What you have to do ▸ Set down the listing below verbatim, but only from its first line through the line containing "global placement,3.12,0.273".

START Data for analysis

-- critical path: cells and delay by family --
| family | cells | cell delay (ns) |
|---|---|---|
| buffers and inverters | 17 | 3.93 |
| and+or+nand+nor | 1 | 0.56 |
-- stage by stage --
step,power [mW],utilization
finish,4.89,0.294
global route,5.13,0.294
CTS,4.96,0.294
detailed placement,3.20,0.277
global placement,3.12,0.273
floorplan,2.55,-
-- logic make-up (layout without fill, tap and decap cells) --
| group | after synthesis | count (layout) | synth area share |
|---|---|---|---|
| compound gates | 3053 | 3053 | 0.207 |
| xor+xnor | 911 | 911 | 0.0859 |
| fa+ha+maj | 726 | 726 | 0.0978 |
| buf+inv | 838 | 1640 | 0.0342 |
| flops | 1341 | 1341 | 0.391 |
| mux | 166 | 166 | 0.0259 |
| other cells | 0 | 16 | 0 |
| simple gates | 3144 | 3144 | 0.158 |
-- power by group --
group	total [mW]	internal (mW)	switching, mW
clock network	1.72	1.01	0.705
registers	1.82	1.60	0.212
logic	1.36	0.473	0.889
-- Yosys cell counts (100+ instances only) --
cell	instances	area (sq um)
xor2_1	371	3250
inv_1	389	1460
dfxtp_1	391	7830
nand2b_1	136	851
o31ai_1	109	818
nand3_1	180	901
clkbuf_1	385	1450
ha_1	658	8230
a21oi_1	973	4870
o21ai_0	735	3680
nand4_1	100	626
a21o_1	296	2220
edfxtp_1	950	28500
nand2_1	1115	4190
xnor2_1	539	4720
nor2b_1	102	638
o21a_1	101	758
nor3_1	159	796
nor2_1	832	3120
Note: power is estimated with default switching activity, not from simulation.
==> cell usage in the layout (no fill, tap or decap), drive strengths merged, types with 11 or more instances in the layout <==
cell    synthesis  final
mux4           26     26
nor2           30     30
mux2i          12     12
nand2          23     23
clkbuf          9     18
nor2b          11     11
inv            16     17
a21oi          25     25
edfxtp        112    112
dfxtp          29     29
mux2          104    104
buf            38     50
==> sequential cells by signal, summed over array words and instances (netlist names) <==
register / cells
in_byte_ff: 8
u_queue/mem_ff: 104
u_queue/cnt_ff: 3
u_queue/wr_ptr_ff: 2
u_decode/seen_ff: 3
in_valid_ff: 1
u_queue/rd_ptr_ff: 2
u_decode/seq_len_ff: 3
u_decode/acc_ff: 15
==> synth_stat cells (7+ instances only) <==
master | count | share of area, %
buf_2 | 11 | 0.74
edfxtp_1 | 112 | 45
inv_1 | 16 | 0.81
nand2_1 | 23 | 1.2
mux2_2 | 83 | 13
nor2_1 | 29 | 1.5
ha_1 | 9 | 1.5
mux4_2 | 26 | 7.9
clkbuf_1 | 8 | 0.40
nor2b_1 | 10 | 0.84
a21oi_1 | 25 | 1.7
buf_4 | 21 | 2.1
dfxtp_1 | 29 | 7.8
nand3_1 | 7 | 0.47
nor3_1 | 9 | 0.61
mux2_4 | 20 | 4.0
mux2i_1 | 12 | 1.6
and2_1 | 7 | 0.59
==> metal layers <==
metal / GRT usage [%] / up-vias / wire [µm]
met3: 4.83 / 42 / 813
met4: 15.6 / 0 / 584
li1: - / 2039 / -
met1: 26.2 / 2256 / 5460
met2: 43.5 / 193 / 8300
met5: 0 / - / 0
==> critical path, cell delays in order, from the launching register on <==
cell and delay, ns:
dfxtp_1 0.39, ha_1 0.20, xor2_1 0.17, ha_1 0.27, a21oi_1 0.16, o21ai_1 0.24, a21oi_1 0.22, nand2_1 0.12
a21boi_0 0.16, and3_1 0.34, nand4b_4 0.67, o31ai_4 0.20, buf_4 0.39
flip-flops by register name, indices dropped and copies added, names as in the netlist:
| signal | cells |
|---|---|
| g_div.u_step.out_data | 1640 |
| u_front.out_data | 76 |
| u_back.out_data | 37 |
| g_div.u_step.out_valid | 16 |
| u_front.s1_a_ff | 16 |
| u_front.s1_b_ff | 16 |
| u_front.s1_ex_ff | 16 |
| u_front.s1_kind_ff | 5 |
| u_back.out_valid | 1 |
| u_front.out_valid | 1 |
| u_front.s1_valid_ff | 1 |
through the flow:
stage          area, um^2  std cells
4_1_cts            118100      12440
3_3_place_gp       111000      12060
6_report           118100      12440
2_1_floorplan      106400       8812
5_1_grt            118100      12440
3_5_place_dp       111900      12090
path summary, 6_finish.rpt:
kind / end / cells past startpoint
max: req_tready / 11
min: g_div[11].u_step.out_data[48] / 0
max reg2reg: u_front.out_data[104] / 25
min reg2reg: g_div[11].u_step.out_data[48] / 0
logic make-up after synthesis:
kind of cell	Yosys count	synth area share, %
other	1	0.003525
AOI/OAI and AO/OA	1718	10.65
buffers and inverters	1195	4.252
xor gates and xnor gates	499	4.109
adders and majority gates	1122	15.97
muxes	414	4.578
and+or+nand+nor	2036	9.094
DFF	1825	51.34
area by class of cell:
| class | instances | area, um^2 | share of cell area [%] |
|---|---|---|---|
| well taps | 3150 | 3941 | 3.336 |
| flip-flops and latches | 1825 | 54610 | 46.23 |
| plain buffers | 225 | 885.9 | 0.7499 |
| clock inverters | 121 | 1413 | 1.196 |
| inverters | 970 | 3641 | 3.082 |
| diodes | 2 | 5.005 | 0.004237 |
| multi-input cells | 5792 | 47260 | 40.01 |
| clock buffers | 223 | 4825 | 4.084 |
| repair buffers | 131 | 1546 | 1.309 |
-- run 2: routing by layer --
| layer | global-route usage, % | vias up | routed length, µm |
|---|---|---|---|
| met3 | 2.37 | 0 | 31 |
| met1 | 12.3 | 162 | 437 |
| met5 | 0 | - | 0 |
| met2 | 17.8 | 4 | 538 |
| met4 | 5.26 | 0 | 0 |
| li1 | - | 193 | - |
===== src/rtl/core/first_fit_block_allocator_core_defines.svh =====
// assertion macros used by the allocator core
// each macro expects clk and rst_n in the scope where it is used
`ifndef FIRST_FIT_BLOCK_ALLOCATOR_CORE_DEFINES_SVH
`define FIRST_FIT_BLOCK_ALLOCATOR_CORE_DEFINES_SVH

`ifndef SYNTHESIS

// condition holds at every clock edge outside reset
`define FFBA_ASSERT(lbl, cond, msg) \
    lbl: assert property (@(posedge clk) disable iff (!rst_n) (cond)) else $error(msg);

// condition in one cycle implies a condition in the next
`define FFBA_ASSERT_NEXT(lbl, pre, post, msg) \
    lbl: assert property (@(posedge clk) disable iff (!rst_n) (pre) |=> (post)) \
        else $error(msg);

`else

`define FFBA_ASSERT(lbl, cond, msg)
`define FFBA_ASSERT_NEXT(lbl, pre, post, msg)

`endif

`endif


===== src/rtl/core/ffba_pkg.sv =====
`timescale 1ns / 1ps

package ffba_pkg;

    // field widths
    localparam int ADDR_W       = 20;
    localparam int SIZE_W       = 21;
    localparam int RND_W        = 22;

    // arena layout constants
    localparam int HEADER_BYTES = 12;
    localparam int ALIGN_BYTES  = 16;
    localparam int ARENA_MIN    = 64;
    localparam int ARENA_MAX    = 1048576;

    // one table entry
    typedef struct packed {
        logic [ADDR_W-1:0] start;
        logic [ADDR_W-1:0] payload;
        logic              is_free;
    } entry_t;

    localparam int ENTRY_W = $bits(entry_t);

    typedef enum logic [0:0] {
        CMD_ALLOC = 1'b0,
        CMD_FREE  = 1'b1
    } cmd_t;

    typedef enum logic [2:0] {
        ST_DONE    = 3'd0,
        ST_ZERO    = 3'd1,
        ST_NOFIT   = 3'd2,
        ST_UNKNOWN = 3'd3,
        ST_NULL    = 3'd4
    } status_t;

    typedef enum logic [3:0] {
        S_INIT,
        S_IDLE,
        S_SCAN,
        S_SHIFT,
        S_SPLIT,
        S_GRANT,
        S_COMPACT,
        S_CEND,
        S_RESP
    } state_t;

endpackage
<file path="config.mk">
export PLATFORM = sky130hd
export DESIGN_NAME = html_entity_decoder
export DESIGN_NICKNAME = d
export VERILOG_FILES = /design/src/design/hed_pkg.sv /design/src/design/hed_name_match.sv /design/src/design/hed_numeric.sv /design/src/design/html_entity_decoder.sv
export SDC_FILE = /design/constraint.sdc
export NUM_CORES = 1
export LEC_CHECK = 0
export BUFFER_PORTS_ARGS = -buffer_cell sky130_fd_sc_hd__buf_2
export CORE_MARGIN = 3
export CORE_UTILIZATION = 40
export CTS_CLUSTER_DIAMETER = 150
export DETAILED_ROUTE_END_ITERATION = 8
export MAX_ROUTING_LAYER = met4
export SYNTH_ARGS = -nofsm -noshare
export SYNTH_HDL_FRONTEND = slang
export SYNTH_SLANG_ARGS = --single-unit
</file>
<file path="constraint.sdc">
create_clock -name clk_i -period 6.7 [get_ports clk_i]
set_input_delay 2.01 -clock clk_i [delete_from_list [all_inputs] [get_ports clk_i]]
set_output_delay 2.01 -clock clk_i [all_outputs]
set_load 0.1 [all_outputs]
</file>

END Data for analysis

Solution to this problem ▸
-- critical path: cells and delay by family --
| family | cells | cell delay (ns) |
|---|---|---|
| buffers and inverters | 17 | 3.93 |
| and+or+nand+nor | 1 | 0.56 |
-- stage by stage --
step,power [mW],utilization
finish,4.89,0.294
global route,5.13,0.294
CTS,4.96,0.294
detailed placement,3.20,0.277
global placement,3.12,0.273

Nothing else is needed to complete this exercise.